Answer by Walter Roberson
on 24 Nov 2011
 Accepted answer for LU factorization.

However, I would suggest that LU will not help much. See instead


Answer by Derek O'Connor on 28 Nov 2011

Contrary to what Walter says, LU Decomposition is a great help in this problem. See my solution notes to Lab Exercise 6 --- LU Decomposition and Matrix Powers

Additional Information

Here is the Golub-Van Loan Algorithm for solving (A^k)*x = b

 [L,U,P] = lu(A);
 for m = 1:k
     y = L\(P*b);
     x = U\y;
     b = x;

Matlab's backslash operator "\" is clever enough to figure out that y = L\(P*b) is forward substitution, while x = U\y is back substitution, each of which requires O(n^2) work.

Total amount of work is: O(n^3) + k*O(n^2) = O(n^3 + k*n^2)

If k << n then this total is effectively O(n^3).


Thank you very much. Still, I'm not quite sure how to solve for y in Ly=Pb, y=inv(L)*P*b? If so, what about x=invU)*(inv(L)*P*b)? Last, b=inv(U)*(inv(L)*P*b) and then return b in place of x?

Once you have L, U, and P, then Ax = b is replaced by LUx = Pb. This equation is solved in 2 steps, where y = Ux and c = Pb:

1. Solve Ly = c for y using forward substitution, because L is lower triangular.

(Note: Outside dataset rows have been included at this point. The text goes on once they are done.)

Context: an optimization exercise on an open-source flow, tuned for a short achievable clock period and few clock cycles. The choices shown serve that exercise and are no tape-out recipe.
In this exercise RTL edits were held to simulation tests only and were not proved equivalent to the original.

==> run D: inputs <==
==> flow/design.v <==
`timescale 1ns/1ns
module mem_fetch #(
    parameter int AW = 5,      
    parameter int PF = 8       
)
(
    input  logic        clk_in,
    input  logic        reset,
    input  logic [7:0]  mem_din,
    output logic [31:0] mem_a,
    input  logic        need,          
    input  logic [31:0] need_pc,
    output logic        fill_v,
    output logic [2**AW-1:0] fill_sel,   
    output logic [31:0] fill_pc,
    output logic [31:0] fill_word,
    output logic        fill_jal,
    output logic        fill_br,
    output logic [31:0] fill_tgt
);
    localparam logic [6:0] op_jal    = 7'b1101111;
    localparam logic [6:0] op_branch = 7'b1100011;
    logic [16:0] addr;        
    logic [16:0] addr_n;      
    logic        req_v;       
    logic [31:0] cur_pc;
    logic [1:0]  cur_off;
    logic        resp_v;      
    logic [31:0] resp_pc;
    logic [1:0]  resp_off;
    logic [23:0] bytes;
    logic        fin_v;       
    logic [31:0] fin_pc;
    logic        pf_ok_r;
    logic [31:0] w_imm;
    logic        busy_need;
    logic        start;
    logic [31:0] next_pc;
    logic [AW-1:0] ahead;     
    logic        pf_ok;
    logic        last;
    logic [31:0] w;
    logic        w_jal;
    logic        w_br;
    assign mem_a = {15'd0, addr};
    assign busy_need = (req_v && cur_pc == need_pc) ||
                       (resp_v && resp_off == 2'd3 && resp_pc == need_pc) ||
                       (fill_v && fill_pc == need_pc) ||
                       (fin_v && fin_pc == need_pc);
    assign start     = need && !busy_need;
    assign next_pc = cur_pc + 32'd4;
    assign ahead   = next_pc[AW+1:2] - need_pc[AW+1:2];
    assign pf_ok   = ahead < AW'(PF);
    always_ff @(posedge clk_in) begin
        pf_ok_r <= pf_ok;
    end
    always_ff @(posedge clk_in) begin
        if (reset) begin
            addr    <= 17'd0;
            addr_n  <= '1;
            req_v   <= 1'b1;
            cur_pc  <= 32'd0;
            cur_off <= 2'd0;
        end else if (start) begin
            addr    <= need_pc[16:0];
            addr_n  <= ~need_pc[16:0];
            req_v   <= 1'b1;
            cur_pc  <= need_pc;
            cur_off <= 2'd0;
        end else if (req_v && cur_off != 2'd3) begin
            addr    <= ~addr_n + 17'd1;
            addr_n  <= ~(~addr_n + 17'd1);
            cur_off <= cur_off + 2'd1;
        end else if (pf_ok_r) begin
            addr    <= next_pc[16:0];
            addr_n  <= ~next_pc[16:0];
            req_v   <= 1'b1;
            cur_pc  <= next_pc;
            cur_off <= 2'd0;
        end else begin
            req_v   <= 1'b0;
        end
    end
    assign last = resp_v && resp_off == 2'd3;
    always_ff @(posedge clk_in) begin
        if (reset) begin
            resp_v <= 1'b0;
            fill_v <= 1'b0;
            fill_sel <= '0;
            fin_v  <= 1'b0;
        end else begin
            resp_v <= req_v;
            fill_v <= last;
            fill_sel <= last ? (2**AW)'(1) << resp_pc[AW+1:2] : '0;
            fin_v  <= fill_v;
        end
        resp_pc  <= cur_pc;
        resp_off <= cur_off;
        fin_pc   <= fill_pc;
    end
    always_ff @(posedge clk_in) begin
        if (resp_v) begin
            bytes <= {mem_din, bytes[23:8]};
        end
    end
    always_ff @(posedge clk_in) begin
        if (resp_v && resp_off == 2'd0) begin
            w_jal <= mem_din[6:0] == op_jal;
            w_br  <= mem_din[6:0] == op_branch;
        end
    end
    assign w     = {mem_din, bytes};
    assign w_imm = w_jal ? {{12{w[31]}}, w[19:12], w[20], w[30:21], 1'b0}
                         : {{20{w[31]}}, w[7], w[30:25], w[11:8], 1'b0};
    always_ff @(posedge clk_in) begin
        if (last) begin
            fill_pc   <= resp_pc;
            fill_word <= w;
            fill_jal  <= w_jal;
            fill_br   <= w_br;
            fill_tgt  <= resp_pc + w_imm;
        end
    end
endmodule
`timescale 1ns/1ns
module inst_queue #(
    parameter int IW = 5               
)
(
    input  logic          clk_in,
    input  logic          reset,
    input  logic [2**IW-1:0] wr_sel,   
    input  logic [31:0]   wr_pc,
    input  logic [31:0]   wr_word,
    input  logic [31:0]   wr_tgt,
    input  logic          wr_jal,
    input  logic          wr_br,
    input  logic [63:0]   pred_taken,
    input  logic          rd_use_a,
    input  logic [31:0]   rd_pc_a,
    input  logic [31:0]   rd_pc_b,
    input  logic [2**IW-1:0] rd_sel,
    output logic          rd_hit,
    output logic [31:0]   rd_word,
    output logic [31:0]   rd_next,
    output logic [2**IW-1:0] rd_next_sel
);
    localparam int NL = 1 << IW;
    localparam int TW = 32 - IW;       
    logic          vld  [NL];
    logic [TW-1:0] tag  [NL];
    logic [31:0]   word [NL];
    logic [31:0]   tgt  [NL];
    logic          isj  [NL];
    logic          isb  [NL];
    logic [31:0]   lpc  [NL];          
    logic          take [NL];          
    logic [31:0]   nxt  [NL];          
    logic [NL-1:0] nsel [NL];          
    logic          mat_a [NL];         
    logic          mat_b [NL];         
    logic          hit_a;
    logic          hit_b;
    logic [TW-1:0] wr_tag;
    logic [TW-1:0] rd_tag_a;
    logic [TW-1:0] rd_tag_b;
    assign wr_tag = {wr_pc[31:IW+2], wr_pc[1:0]};
    assign rd_tag_a = {rd_pc_a[31:IW+2], rd_pc_a[1:0]};
    assign rd_tag_b = {rd_pc_b[31:IW+2], rd_pc_b[1:0]};
    always_comb begin
        for (int i = 0; i < NL; i++) begin
            lpc[i]  = {tag[i][TW-1:2], IW'(i), tag[i][1:0]};
            take[i] = isj[i] || (isb[i] && pred_taken[lpc[i][7:2]]);
            nxt[i]  = take[i] ? tgt[i] : lpc[i] + 32'd4;
            nsel[i] = take[i] ? NL'(1) << tgt[i][IW+1:2] : NL'(1) << IW'(i + 1);
            mat_a[i] = vld[i] && tag[i] == rd_tag_a;
            mat_b[i] = vld[i] && tag[i] == rd_tag_b;
        end
    end
    always_comb begin
        hit_a       = 1'b0;
        hit_b       = 1'b0;
        rd_word     = '0;
        rd_next     = '0;
        rd_next_sel = '0;
        for (int i = 0; i < NL; i++) begin
            hit_a       = hit_a       | (rd_sel[i] & mat_a[i]);
            hit_b       = hit_b       | (rd_sel[i] & mat_b[i]);
            rd_word     = rd_word     | ({32{rd_sel[i]}} & word[i]);
            rd_next     = rd_next     | ({32{rd_sel[i]}} & nxt[i]);
            rd_next_sel = rd_next_sel | ({NL{rd_sel[i]}} & nsel[i]);
        end
    end
    assign rd_hit = rd_use_a ? hit_a : hit_b;
    always_ff @(posedge clk_in) begin
        if (reset) begin
            for (int i = 0; i < NL; i++) begin
                vld[i] <= 1'b0;
            end
        end else begin
            for (int i = 0; i < NL; i++) begin
                if (wr_sel[i]) begin
                    vld[i] <= 1'b1;
                end
            end
        end
    end
    always_ff @(posedge clk_in) begin
        for (int i = 0; i < NL; i++) begin
            if (wr_sel[i]) begin
                tag[i]  <= wr_tag;
                word[i] <= wr_word;
                tgt[i]  <= wr_tgt;
                isj[i]  <= wr_jal;
                isb[i]  <= wr_br;
            end
        end
    end
endmodule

2. Solve Ux = y for x using back substitution, because U is upper triangular.

Note y = L^(-1)c and x = U^(-1)y are mathematical statements and are never used to numerically solve these equations.

I think you may need to do some reading and thinking about LU factorization(decomposition).

Take a look at my webpage for a list of textbooks and Section 5 Notes on Numerical Linear Algebra, pages 12, 13, and 21-25.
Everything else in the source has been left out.